La inclusión financiera generó un campo fértil para la acción de delitos como el fraude electrónico en sus varias modalidades (fishing, smishing, etc), en una población que tuvo que ingresar al sistema financiero sin quererlo en algunos casos, y sin la preparación adecuada para administrar los nuevos riesgos que supone el uso de nuevas herramientas financieras en la mayoría. Y las consecuencias no demoraron mucho: una cantidad importante de clientes bancarios han sido víctimas de estos delitos y su número parece seguir en crecimiento.
Antes que nada, quiero aclarar que no estoy en contra del proceso de inclusión financiera. El primer proyecto que se presentó en Uruguay relacionado a este tema fue de mi autoría y ocurrió hace algunas décadas. Lo que afirmo es que la forma en la que fue instrumentado todo el proceso fue la causante de lo que hoy sufren algunas familias que se ven bajo la amenaza de perder parte de su patrimonio.
Anteriormente, los uruguayos no estaban acostumbrados al uso de los instrumentos financieros. Y no es que el uso del efectivo no implicara riesgos, sino que todos estábamos acostumbrados a manejarlos. Todos sabían qué cosas había que tener cuidado para evitar perder la plata que llevábamos en el bolsillo.
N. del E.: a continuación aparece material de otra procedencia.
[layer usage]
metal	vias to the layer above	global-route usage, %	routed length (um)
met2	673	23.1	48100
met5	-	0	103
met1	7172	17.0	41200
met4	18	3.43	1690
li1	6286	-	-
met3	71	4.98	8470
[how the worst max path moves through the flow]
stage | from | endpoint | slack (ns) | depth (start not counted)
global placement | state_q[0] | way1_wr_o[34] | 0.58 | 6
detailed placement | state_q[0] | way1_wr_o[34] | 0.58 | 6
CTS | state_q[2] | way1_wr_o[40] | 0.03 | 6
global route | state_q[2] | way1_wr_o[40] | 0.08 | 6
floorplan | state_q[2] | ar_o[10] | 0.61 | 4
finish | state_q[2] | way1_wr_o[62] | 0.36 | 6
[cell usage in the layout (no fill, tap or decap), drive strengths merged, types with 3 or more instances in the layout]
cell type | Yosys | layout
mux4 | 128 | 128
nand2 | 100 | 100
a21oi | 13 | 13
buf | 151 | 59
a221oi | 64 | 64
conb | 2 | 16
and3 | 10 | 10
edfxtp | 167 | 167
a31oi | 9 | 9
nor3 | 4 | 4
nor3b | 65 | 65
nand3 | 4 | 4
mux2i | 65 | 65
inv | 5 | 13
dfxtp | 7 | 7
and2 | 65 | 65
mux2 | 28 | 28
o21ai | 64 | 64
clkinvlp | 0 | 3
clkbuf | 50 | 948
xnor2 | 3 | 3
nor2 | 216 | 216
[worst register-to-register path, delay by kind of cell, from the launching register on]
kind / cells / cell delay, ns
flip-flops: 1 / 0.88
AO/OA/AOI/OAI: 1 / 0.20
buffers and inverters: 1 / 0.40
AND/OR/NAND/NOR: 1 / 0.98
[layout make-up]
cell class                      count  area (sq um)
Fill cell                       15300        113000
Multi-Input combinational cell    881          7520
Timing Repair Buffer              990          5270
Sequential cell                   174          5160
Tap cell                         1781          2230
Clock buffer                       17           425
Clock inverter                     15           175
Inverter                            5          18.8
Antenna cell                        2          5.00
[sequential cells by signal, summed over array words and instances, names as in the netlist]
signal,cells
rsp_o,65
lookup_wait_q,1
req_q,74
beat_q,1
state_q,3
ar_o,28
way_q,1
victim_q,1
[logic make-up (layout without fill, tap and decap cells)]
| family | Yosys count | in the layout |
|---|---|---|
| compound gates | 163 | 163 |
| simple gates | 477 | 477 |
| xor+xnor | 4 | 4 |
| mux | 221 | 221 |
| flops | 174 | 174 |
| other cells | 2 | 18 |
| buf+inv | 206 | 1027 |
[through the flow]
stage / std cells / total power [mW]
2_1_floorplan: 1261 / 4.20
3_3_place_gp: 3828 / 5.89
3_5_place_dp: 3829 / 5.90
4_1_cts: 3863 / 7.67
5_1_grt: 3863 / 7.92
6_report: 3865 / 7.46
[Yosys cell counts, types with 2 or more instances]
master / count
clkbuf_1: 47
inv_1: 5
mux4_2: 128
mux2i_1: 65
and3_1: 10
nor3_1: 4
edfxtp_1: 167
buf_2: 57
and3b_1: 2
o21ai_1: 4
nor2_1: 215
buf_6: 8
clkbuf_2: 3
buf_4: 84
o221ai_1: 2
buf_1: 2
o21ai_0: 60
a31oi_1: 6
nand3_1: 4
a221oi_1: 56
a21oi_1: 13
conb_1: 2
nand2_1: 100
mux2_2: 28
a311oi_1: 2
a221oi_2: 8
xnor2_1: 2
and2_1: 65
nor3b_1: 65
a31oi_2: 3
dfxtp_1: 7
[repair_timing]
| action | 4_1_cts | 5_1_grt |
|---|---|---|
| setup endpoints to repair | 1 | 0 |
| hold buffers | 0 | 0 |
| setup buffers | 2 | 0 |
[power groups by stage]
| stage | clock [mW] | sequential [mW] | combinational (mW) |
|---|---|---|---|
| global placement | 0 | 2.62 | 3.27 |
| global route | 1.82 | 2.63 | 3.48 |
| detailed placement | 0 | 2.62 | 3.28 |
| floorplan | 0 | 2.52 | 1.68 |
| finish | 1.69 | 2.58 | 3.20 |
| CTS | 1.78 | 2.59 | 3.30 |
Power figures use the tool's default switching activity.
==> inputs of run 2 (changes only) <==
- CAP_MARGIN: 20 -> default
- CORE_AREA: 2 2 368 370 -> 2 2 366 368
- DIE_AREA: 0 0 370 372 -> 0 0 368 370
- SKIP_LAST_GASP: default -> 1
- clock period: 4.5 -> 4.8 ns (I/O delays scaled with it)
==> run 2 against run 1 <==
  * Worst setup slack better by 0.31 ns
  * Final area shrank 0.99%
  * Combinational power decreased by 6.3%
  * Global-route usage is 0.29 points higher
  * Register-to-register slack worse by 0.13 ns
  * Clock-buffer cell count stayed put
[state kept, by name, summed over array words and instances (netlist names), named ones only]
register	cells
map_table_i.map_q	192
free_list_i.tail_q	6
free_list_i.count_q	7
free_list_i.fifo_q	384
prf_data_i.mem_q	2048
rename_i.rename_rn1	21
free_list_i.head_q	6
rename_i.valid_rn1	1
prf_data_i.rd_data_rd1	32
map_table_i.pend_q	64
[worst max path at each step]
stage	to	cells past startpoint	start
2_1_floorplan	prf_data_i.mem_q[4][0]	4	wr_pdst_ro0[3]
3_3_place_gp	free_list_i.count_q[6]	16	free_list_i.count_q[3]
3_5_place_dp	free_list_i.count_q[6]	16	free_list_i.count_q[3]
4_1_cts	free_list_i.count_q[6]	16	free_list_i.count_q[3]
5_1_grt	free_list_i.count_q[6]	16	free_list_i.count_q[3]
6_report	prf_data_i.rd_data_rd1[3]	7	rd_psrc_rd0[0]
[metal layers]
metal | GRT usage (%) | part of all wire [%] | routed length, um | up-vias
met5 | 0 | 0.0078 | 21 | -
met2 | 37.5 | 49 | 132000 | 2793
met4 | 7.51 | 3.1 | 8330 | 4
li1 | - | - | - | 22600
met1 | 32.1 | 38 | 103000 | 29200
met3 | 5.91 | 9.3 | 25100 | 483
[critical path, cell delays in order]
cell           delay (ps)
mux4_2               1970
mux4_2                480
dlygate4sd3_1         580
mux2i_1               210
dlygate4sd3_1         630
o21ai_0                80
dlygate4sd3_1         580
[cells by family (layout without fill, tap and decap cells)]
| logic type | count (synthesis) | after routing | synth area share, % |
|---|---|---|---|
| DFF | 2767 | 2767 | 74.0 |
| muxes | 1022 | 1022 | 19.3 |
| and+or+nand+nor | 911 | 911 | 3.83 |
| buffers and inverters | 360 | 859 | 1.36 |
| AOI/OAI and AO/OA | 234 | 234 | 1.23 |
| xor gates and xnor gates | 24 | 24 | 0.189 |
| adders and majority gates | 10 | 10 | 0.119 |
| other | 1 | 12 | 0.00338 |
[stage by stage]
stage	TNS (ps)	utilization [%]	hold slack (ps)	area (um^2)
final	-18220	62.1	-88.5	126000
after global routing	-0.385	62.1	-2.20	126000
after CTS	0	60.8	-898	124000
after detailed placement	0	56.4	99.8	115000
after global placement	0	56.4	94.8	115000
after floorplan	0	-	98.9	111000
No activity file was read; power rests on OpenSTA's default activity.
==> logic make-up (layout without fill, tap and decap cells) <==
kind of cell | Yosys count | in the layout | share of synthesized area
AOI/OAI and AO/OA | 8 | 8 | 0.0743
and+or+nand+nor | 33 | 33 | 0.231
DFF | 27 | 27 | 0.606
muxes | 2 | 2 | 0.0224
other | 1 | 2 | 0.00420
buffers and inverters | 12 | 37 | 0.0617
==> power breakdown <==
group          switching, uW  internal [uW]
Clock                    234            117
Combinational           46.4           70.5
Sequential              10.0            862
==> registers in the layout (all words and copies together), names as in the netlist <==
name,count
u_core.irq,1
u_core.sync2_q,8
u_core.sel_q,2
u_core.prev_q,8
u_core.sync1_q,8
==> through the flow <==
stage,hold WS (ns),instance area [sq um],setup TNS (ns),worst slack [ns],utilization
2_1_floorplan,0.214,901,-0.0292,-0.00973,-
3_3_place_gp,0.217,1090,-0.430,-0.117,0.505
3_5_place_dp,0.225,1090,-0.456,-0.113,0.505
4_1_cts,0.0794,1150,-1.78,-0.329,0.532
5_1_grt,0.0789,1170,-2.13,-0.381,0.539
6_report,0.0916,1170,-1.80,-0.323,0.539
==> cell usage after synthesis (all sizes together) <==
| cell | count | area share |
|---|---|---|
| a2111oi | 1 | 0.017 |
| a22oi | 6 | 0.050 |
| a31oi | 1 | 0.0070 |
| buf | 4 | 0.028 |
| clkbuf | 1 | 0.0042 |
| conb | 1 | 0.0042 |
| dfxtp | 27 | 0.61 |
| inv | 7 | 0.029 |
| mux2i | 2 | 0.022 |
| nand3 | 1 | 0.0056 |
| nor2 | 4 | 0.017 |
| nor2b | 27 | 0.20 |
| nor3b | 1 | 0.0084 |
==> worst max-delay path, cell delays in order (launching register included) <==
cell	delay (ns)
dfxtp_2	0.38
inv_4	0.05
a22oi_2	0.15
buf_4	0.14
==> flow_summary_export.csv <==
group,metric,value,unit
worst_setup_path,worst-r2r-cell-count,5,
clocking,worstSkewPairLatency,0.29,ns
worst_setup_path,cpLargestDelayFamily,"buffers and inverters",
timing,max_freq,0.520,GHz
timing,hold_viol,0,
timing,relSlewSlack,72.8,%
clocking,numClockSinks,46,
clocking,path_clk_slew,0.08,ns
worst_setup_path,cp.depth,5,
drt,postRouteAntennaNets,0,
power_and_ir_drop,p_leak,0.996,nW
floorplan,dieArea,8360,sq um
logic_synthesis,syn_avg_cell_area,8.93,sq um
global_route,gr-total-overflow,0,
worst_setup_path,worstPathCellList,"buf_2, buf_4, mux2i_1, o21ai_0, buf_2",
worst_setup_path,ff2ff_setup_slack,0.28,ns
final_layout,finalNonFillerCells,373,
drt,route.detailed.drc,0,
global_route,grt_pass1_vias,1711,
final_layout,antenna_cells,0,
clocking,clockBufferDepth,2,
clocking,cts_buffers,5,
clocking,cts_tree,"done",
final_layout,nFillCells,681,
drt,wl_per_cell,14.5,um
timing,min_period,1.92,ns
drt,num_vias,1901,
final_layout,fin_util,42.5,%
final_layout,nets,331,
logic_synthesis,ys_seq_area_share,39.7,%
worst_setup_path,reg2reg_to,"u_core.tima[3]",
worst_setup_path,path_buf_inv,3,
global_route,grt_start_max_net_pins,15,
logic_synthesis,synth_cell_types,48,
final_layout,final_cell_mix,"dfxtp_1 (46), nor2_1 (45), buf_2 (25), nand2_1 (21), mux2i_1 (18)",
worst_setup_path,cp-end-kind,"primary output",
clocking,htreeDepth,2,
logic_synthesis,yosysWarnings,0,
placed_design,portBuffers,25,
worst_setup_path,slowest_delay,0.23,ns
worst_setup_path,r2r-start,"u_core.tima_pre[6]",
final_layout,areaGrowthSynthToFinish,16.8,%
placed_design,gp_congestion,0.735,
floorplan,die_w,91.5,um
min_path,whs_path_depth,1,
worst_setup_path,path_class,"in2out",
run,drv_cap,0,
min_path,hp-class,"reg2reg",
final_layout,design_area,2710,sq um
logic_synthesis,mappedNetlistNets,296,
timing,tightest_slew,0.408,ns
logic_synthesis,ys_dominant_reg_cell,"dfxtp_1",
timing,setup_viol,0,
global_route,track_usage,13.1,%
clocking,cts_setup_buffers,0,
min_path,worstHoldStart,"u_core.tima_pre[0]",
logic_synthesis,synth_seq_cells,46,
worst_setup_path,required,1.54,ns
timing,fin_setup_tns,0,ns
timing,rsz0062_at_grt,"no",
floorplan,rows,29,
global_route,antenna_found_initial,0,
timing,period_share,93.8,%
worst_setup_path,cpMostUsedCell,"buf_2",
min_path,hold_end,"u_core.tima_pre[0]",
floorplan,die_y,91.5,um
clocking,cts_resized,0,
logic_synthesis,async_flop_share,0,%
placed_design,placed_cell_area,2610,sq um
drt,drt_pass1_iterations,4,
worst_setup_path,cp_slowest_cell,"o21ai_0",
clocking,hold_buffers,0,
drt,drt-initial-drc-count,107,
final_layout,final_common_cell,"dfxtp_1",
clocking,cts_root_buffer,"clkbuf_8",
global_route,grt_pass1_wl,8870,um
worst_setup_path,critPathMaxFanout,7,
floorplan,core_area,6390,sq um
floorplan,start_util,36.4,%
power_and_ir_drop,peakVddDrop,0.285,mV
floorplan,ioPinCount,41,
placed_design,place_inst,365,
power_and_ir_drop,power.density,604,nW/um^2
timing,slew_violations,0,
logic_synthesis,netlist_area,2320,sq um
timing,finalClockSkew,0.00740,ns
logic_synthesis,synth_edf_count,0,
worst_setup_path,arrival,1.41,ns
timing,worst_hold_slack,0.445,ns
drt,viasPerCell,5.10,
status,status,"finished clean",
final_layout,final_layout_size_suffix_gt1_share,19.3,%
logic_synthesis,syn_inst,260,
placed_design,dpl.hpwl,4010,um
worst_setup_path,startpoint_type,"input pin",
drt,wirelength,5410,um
Y aquellos que querían acceder al uso de los servicios financieros, incluidos los electrónicos, los obtenían libremente en cualquier institución financiera.
Sin embargo, la bancarización compulsiva, si bien logró que muchos uruguayos pudieran disfrutar de los beneficios de estos servicios, también los expuso a nuevos peligros que no estaban preparados para afrontar. La materia financiera es compleja, requiere de cierta educación para su uso responsable que no se enseñaba ni en las escuelas ni en los liceos. Los productos financieros son muy cómodos y eficientes pero conllevan peligros que hay que conocer y prevenir.
Por otro lado, no todas las instituciones financieras estaban en condiciones de brindar los nuevos y más eficientes mecanismos de administración del riesgo a sus clientes. En esto todavía estamos con cierto rezago con respecto a los servicios bancarios del exterior. Los mecanismos de protección dependen de las instituciones que los ofrecen. Algunos los han venido instrumentando en los últimos meses aunque eso no significa que sean de conocimiento general y que sean usados por los clientes. Ni que hablar que en el banco más importante del país, la instrumentación de todo lo relativo a la ley 19210 se hizo en forma paralela a la implementación de un nuevo sistema informático.
Meter a todo el mundo, a prepo, dentro del sistema financiero fue una decisión política que tomó el gobierno. No la tomaron los ciudadanos, no la tomaron las instituciones financieras. La flexibilización que nos trajo la LUC es adecuada pero llegó tarde, y hoy ya empezamos a ver las consecuencias. Algunas de ellas son buenas, y algunas de ellas son malas y no deseables. Entre estas últimas, que haya algunos clientes que vieron desaparecer una parte importante de sus saldos o se vieron perjudicados de alguna manera.
Y no es cuestión de afirmar livianamente de que las víctimas “entraron como unos nabos”. Si bien es cierto que ante cada caso en particular puede juzgarse la actuación del cliente, como la de cualquier actor interviniente, la suma de situaciones revela un estado de cosas que debe preocuparnos y que debemos evaluar y resolver.
En el largo plazo, estos problemas pasarán. Los clientes aprenderán, las instituciones perfeccionarán sus sistemas con nuevas tecnologías, y los reguladores determinarán nuevas reglas de juego que harán que este tipo de situaciones se eviten y las transacciones sean cada vez más seguras como se viene haciendo desde hace años. Pero nada quitará el hecho de que muchos ciudadanos fueron afectados en el camino por una situación que no pudieron manejar y a la que muchos ingresaron por obligación.